Exercise instructions — Only one portion of the data is to be written out: from the line bearing "reg [31:0] rdata_next;" through the line bearing "wire ex = slot_go | direct;". Write it exactly as it appears.

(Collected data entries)
++++++++++

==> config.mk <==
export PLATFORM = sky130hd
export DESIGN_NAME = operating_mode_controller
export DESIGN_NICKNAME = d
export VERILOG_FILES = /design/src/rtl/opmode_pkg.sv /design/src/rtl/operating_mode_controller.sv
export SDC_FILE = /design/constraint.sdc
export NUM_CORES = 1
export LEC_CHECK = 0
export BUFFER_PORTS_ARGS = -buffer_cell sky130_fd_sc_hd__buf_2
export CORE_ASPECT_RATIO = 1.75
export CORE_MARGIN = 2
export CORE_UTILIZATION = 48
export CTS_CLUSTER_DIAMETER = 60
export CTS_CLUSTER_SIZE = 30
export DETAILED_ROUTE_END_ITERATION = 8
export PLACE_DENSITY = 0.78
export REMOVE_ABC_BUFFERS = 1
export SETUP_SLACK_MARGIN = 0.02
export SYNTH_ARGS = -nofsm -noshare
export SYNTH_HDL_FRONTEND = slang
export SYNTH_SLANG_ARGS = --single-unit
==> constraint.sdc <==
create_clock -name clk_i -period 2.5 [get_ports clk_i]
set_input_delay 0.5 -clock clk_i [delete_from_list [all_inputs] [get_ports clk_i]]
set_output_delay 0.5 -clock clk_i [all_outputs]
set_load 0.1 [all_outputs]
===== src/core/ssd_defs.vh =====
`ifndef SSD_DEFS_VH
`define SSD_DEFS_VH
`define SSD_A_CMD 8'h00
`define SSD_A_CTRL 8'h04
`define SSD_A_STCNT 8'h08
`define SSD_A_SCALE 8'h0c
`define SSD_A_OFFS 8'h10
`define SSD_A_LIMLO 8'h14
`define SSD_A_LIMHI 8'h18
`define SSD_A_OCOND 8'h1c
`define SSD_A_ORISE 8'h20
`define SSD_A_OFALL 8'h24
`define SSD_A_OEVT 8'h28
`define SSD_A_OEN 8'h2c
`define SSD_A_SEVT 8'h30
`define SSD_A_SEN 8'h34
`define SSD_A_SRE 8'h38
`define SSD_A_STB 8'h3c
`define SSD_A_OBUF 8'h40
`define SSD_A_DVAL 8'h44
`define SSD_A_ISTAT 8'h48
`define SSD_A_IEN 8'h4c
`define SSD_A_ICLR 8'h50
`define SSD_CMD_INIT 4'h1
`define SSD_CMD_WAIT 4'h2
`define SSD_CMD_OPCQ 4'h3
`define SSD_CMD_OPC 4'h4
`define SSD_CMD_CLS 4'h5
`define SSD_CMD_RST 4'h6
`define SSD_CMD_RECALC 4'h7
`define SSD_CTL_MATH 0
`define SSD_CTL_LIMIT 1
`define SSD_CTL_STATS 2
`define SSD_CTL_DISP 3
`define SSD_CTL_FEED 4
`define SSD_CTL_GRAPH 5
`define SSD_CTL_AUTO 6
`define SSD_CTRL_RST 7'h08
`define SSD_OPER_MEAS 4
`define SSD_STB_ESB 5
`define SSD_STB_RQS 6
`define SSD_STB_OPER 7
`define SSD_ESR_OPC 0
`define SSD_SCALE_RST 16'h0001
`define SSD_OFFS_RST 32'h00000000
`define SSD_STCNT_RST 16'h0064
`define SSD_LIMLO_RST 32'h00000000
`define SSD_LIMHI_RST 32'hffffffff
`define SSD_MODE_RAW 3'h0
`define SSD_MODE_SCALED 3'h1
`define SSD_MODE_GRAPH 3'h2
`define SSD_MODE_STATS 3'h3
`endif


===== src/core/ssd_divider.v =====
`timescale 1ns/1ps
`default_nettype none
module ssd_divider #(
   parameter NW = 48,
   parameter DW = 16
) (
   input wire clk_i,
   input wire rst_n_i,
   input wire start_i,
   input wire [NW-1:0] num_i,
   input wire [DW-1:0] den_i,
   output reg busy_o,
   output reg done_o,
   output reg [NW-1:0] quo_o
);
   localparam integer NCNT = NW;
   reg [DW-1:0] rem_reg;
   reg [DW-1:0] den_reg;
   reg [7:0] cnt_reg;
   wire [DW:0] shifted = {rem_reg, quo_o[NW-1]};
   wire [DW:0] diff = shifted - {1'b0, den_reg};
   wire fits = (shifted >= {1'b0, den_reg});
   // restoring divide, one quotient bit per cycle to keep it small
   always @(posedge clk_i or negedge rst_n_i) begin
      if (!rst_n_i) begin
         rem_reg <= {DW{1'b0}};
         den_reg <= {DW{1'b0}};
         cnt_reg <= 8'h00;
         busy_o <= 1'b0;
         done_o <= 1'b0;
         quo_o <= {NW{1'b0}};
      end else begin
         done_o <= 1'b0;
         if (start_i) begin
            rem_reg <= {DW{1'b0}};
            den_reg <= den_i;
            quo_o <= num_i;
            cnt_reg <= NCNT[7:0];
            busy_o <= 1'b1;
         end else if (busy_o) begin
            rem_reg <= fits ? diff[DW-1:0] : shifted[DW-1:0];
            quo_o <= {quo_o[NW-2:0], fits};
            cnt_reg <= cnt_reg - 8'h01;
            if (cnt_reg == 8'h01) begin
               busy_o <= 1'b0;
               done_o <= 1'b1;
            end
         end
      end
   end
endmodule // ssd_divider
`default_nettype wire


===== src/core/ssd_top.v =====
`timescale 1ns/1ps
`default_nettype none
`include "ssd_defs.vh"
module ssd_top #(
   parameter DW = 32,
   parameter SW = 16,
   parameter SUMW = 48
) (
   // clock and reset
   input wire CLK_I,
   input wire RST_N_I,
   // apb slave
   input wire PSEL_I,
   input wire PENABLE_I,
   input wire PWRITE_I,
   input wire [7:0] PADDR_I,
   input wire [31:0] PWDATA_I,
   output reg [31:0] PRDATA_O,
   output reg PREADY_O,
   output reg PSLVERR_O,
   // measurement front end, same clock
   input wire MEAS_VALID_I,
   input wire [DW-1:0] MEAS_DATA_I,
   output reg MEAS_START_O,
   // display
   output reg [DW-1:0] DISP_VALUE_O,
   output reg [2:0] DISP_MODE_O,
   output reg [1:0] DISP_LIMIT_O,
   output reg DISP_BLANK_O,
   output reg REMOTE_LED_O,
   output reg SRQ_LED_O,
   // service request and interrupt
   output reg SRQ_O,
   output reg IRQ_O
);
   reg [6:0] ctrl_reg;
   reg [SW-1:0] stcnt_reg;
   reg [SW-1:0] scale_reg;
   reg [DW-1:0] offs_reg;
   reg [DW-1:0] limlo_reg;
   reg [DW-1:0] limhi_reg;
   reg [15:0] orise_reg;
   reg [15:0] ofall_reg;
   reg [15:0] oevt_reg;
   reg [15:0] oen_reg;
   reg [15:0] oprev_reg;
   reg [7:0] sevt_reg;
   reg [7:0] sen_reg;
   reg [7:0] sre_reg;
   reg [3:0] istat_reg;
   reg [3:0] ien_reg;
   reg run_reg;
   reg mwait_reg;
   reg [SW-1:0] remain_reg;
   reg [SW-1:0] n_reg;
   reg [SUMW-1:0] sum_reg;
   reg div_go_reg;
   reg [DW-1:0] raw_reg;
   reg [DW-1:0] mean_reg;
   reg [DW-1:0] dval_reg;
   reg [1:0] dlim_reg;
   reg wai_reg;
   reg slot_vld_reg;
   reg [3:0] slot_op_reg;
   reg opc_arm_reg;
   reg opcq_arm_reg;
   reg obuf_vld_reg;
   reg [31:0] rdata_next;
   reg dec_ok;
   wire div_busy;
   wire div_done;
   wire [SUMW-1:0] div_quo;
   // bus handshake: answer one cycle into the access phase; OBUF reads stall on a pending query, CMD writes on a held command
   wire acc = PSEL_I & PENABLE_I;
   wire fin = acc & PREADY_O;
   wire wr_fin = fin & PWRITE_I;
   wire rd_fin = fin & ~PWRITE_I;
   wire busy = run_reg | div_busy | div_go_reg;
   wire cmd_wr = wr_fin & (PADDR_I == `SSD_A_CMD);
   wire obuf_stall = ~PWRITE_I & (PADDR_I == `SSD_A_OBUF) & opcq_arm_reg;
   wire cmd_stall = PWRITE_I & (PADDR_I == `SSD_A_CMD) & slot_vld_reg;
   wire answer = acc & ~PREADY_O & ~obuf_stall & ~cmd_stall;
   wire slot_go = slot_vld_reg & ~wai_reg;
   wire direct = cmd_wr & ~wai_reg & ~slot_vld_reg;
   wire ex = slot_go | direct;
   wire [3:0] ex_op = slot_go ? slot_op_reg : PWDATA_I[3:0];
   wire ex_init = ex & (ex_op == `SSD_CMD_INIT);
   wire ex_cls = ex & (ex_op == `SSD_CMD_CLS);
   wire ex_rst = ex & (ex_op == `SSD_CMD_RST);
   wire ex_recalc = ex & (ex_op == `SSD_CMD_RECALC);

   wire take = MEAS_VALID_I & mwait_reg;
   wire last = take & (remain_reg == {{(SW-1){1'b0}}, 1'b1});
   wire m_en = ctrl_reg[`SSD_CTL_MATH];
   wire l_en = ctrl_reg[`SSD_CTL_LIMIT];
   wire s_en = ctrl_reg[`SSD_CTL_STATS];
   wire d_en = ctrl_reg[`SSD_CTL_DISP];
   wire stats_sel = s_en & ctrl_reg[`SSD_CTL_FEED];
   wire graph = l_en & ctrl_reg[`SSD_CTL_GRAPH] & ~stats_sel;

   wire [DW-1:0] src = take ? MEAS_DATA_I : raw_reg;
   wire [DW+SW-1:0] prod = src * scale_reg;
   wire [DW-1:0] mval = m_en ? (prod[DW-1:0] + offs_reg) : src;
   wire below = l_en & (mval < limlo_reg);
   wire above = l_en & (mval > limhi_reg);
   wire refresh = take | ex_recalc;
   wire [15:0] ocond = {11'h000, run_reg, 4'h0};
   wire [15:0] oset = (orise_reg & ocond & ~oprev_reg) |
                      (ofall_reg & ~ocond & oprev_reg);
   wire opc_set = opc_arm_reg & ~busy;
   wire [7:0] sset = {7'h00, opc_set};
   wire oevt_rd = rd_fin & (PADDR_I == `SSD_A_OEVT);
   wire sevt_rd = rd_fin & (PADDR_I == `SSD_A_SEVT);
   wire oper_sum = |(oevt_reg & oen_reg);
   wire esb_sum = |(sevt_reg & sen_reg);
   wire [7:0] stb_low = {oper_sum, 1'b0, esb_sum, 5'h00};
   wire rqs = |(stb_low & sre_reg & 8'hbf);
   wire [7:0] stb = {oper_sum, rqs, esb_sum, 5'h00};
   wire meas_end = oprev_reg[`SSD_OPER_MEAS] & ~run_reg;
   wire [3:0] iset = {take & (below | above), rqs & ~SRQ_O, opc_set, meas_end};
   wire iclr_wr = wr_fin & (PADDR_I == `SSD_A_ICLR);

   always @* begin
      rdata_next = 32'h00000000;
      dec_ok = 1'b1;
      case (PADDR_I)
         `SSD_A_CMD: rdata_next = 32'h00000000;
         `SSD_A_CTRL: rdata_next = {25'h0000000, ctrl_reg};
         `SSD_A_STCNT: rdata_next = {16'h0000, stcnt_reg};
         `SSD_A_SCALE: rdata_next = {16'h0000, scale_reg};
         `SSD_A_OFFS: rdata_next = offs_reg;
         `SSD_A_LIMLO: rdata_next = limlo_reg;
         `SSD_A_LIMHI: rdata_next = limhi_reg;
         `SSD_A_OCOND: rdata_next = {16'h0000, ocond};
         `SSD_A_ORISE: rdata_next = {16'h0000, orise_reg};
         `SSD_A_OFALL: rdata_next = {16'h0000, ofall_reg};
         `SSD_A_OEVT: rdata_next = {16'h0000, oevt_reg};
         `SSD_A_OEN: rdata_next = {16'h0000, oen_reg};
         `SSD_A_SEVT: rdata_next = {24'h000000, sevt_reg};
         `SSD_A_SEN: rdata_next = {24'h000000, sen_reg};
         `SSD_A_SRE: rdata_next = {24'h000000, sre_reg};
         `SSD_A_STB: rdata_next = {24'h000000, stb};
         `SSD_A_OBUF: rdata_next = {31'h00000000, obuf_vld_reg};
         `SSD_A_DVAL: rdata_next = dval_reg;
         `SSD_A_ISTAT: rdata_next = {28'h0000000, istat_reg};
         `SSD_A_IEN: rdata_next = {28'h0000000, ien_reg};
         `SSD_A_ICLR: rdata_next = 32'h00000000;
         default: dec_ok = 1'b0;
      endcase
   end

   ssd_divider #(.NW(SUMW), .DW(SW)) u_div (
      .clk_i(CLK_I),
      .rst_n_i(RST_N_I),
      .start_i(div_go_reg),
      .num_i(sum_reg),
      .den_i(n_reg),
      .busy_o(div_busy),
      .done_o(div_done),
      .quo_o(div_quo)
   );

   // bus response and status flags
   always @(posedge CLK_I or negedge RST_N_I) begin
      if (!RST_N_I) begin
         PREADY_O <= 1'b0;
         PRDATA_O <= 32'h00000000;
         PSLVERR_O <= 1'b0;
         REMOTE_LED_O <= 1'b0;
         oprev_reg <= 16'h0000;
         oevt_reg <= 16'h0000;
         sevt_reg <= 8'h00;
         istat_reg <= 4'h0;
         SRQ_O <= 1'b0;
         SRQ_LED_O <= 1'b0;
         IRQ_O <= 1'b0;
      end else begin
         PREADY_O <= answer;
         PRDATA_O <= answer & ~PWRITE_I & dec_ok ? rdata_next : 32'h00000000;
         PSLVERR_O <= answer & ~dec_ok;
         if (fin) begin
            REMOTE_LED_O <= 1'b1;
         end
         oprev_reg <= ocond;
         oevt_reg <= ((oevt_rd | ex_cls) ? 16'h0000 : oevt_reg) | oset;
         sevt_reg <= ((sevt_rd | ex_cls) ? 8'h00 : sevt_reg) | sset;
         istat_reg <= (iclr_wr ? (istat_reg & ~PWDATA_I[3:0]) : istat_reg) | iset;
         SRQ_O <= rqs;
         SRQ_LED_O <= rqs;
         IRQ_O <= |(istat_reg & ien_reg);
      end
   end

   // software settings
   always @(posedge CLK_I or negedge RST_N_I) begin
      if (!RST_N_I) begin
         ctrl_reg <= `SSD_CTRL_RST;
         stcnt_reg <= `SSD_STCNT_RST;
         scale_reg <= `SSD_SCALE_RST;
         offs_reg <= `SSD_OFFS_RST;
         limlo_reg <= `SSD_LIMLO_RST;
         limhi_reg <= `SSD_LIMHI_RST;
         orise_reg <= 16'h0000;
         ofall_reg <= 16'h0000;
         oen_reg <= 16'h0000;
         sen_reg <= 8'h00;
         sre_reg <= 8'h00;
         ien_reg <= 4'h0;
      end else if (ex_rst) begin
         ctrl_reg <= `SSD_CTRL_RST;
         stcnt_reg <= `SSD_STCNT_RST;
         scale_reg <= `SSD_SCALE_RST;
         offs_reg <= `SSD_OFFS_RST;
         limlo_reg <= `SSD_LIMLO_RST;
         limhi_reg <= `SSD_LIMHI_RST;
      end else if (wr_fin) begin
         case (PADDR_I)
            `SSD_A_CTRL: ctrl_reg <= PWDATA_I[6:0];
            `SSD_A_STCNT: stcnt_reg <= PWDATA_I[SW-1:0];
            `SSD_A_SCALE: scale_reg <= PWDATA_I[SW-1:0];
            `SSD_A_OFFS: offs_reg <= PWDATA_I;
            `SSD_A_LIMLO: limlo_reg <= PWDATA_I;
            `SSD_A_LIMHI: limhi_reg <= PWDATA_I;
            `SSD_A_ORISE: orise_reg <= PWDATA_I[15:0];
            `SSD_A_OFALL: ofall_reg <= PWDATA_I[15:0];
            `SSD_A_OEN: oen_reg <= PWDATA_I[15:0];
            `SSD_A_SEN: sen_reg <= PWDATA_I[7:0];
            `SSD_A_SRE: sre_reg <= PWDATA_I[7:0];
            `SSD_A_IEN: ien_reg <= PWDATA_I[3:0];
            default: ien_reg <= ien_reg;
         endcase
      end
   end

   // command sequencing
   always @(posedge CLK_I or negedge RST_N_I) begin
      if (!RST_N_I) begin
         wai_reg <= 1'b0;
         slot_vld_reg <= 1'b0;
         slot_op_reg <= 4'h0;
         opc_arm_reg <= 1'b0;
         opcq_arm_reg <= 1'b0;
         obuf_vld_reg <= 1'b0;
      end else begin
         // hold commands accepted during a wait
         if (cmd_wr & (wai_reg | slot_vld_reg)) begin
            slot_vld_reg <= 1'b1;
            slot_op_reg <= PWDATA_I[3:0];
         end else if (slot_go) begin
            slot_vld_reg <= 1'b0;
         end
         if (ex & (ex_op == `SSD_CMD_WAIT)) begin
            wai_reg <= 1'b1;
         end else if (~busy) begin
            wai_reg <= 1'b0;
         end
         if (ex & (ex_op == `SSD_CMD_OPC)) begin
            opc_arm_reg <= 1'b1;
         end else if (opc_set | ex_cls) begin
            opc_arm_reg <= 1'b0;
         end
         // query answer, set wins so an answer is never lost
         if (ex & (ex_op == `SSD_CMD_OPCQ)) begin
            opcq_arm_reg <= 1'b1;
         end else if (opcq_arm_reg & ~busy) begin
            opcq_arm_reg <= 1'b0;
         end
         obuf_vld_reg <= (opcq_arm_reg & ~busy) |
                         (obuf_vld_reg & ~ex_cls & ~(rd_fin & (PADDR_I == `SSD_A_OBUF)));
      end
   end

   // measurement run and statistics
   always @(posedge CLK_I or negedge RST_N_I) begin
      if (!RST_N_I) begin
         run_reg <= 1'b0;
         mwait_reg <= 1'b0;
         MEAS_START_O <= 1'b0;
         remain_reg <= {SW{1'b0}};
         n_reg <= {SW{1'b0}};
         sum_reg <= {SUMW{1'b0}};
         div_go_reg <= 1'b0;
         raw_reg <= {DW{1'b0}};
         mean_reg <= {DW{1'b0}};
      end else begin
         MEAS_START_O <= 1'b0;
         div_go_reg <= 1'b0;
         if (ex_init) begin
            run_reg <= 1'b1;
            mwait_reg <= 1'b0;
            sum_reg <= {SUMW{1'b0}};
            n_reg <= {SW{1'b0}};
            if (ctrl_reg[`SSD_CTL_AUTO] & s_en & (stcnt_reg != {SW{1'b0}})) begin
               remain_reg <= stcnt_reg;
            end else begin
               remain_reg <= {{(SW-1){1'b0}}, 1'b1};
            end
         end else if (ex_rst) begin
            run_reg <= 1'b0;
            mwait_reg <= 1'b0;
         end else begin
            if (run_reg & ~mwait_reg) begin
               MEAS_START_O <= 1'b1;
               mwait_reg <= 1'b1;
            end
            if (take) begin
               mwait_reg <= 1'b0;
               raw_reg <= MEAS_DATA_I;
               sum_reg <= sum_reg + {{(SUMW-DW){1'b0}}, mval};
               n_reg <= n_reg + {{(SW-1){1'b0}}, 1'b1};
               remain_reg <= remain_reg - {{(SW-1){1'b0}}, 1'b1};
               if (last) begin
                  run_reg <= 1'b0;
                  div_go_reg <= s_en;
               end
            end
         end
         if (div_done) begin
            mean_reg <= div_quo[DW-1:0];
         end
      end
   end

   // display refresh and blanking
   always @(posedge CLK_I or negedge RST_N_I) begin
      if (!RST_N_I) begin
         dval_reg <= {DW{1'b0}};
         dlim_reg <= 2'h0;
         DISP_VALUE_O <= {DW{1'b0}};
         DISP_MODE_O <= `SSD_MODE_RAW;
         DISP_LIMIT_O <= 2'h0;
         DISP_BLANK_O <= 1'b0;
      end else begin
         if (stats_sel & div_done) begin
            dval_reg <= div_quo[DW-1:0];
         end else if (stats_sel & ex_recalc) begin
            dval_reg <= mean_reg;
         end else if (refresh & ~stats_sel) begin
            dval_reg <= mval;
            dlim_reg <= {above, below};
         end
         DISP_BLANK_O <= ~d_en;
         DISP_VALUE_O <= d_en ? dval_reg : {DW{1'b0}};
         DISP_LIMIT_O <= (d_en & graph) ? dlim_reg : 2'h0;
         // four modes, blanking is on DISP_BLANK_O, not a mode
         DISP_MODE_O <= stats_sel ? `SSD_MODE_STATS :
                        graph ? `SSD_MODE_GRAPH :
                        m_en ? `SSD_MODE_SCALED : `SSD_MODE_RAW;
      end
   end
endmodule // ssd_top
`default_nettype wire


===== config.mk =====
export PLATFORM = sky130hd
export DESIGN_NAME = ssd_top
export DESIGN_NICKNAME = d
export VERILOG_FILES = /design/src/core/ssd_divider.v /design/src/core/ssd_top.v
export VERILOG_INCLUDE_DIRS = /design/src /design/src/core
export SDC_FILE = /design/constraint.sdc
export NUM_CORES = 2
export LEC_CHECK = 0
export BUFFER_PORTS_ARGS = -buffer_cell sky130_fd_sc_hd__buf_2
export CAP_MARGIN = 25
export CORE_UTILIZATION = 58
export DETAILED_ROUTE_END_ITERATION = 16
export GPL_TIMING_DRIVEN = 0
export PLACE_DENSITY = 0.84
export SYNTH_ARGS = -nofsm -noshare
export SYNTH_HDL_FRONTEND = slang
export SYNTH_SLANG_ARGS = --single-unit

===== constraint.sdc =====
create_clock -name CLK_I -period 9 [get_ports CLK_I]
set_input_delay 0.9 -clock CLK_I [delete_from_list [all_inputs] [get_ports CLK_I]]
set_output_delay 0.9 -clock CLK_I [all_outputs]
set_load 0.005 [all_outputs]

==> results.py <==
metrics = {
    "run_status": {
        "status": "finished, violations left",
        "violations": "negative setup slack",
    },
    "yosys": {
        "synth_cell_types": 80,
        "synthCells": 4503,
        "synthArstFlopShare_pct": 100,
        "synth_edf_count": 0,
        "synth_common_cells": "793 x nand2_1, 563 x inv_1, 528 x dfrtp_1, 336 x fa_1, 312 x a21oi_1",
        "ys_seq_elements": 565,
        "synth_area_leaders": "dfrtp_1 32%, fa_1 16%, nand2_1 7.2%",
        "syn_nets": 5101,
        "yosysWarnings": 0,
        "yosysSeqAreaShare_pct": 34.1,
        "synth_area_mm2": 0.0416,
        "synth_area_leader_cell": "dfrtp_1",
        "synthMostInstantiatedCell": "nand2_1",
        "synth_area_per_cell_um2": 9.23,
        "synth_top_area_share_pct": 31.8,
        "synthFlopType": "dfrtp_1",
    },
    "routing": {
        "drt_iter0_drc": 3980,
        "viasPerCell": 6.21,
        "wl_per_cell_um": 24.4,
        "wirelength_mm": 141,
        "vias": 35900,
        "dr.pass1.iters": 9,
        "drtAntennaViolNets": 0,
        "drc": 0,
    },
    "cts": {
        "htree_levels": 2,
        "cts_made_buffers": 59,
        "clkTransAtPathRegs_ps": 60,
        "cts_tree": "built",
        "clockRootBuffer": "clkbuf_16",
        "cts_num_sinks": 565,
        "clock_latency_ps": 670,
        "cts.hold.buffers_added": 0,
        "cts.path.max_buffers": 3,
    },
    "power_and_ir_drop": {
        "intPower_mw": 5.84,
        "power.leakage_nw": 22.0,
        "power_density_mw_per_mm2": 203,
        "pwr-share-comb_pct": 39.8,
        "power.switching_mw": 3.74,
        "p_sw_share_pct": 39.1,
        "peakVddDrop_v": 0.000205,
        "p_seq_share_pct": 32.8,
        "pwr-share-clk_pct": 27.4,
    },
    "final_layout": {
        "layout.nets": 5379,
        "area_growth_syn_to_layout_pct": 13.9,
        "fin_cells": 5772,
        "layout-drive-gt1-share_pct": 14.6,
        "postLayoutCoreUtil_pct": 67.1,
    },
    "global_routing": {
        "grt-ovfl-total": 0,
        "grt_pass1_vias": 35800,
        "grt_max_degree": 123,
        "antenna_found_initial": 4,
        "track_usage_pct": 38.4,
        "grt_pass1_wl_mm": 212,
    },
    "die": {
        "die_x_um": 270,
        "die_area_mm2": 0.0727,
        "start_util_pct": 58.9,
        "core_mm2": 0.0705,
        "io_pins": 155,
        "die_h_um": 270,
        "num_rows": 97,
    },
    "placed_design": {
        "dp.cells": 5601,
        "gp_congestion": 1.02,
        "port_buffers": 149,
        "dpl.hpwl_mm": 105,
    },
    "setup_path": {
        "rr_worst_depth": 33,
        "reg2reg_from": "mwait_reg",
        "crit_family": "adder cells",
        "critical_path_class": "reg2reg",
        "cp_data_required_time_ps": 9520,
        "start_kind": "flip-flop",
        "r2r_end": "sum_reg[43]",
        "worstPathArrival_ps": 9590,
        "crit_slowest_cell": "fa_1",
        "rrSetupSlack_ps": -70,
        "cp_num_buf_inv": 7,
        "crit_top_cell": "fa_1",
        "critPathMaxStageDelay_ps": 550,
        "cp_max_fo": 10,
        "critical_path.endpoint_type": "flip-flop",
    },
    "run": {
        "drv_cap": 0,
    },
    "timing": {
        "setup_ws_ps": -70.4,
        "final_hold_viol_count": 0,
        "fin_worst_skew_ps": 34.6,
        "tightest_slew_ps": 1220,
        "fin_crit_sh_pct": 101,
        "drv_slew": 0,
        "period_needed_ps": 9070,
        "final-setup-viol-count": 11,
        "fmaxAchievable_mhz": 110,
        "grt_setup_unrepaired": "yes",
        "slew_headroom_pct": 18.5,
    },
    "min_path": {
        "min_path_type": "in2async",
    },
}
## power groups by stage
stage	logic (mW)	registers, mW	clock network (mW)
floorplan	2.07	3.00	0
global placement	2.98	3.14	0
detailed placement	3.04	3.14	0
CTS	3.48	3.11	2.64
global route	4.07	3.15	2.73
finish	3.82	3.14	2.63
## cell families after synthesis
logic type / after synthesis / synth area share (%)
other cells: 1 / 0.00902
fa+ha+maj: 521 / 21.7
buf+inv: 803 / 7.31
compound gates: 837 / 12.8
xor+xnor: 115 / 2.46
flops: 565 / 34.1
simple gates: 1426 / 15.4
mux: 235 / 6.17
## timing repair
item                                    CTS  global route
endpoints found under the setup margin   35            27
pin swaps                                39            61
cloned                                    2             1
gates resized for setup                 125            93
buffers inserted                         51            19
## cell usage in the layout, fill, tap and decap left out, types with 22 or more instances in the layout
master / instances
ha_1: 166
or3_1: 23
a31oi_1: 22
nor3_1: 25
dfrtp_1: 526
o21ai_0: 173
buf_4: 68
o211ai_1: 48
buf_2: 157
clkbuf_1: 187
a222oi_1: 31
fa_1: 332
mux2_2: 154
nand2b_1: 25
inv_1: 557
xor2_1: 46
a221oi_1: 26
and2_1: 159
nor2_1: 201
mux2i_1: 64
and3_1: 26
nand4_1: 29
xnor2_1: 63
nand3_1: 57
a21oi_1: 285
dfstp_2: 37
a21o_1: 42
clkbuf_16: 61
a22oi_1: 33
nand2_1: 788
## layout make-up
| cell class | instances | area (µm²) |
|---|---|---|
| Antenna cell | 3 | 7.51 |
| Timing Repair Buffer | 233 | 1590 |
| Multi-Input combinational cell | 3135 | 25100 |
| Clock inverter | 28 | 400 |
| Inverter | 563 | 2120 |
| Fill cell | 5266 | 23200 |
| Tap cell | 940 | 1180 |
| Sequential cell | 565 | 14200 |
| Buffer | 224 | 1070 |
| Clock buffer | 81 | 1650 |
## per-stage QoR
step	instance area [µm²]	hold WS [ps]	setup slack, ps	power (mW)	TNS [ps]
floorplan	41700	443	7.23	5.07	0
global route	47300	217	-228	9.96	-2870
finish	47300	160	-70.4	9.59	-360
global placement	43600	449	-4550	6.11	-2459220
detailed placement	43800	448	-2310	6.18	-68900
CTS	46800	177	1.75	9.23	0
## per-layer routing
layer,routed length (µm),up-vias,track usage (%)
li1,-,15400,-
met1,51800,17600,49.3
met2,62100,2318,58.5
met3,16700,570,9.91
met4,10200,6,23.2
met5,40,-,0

++++++++++

Task output —
   reg [31:0] rdata_next;
   reg dec_ok;
   wire div_busy;
   wire div_done;
   wire [SUMW-1:0] div_quo;
   // bus handshake: answer one cycle into the access phase; OBUF reads stall on a pending query, CMD writes on a held command
   wire acc = PSEL_I & PENABLE_I;
   wire fin = acc & PREADY_O;
   wire wr_fin = fin & PWRITE_I;
   wire rd_fin = fin & ~PWRITE_I;
   wire busy = run_reg | div_busy | div_go_reg;
   wire cmd_wr = wr_fin & (PADDR_I == `SSD_A_CMD);
   wire obuf_stall = ~PWRITE_I & (PADDR_I == `SSD_A_OBUF) & opcq_arm_reg;
   wire cmd_stall = PWRITE_I & (PADDR_I == `SSD_A_CMD) & slot_vld_reg;
   wire answer = acc & ~PREADY_O & ~obuf_stall & ~cmd_stall;
   wire slot_go = slot_vld_reg & ~wai_reg;
   wire direct = cmd_wr & ~wai_reg & ~slot_vld_reg;
   wire ex = slot_go | direct;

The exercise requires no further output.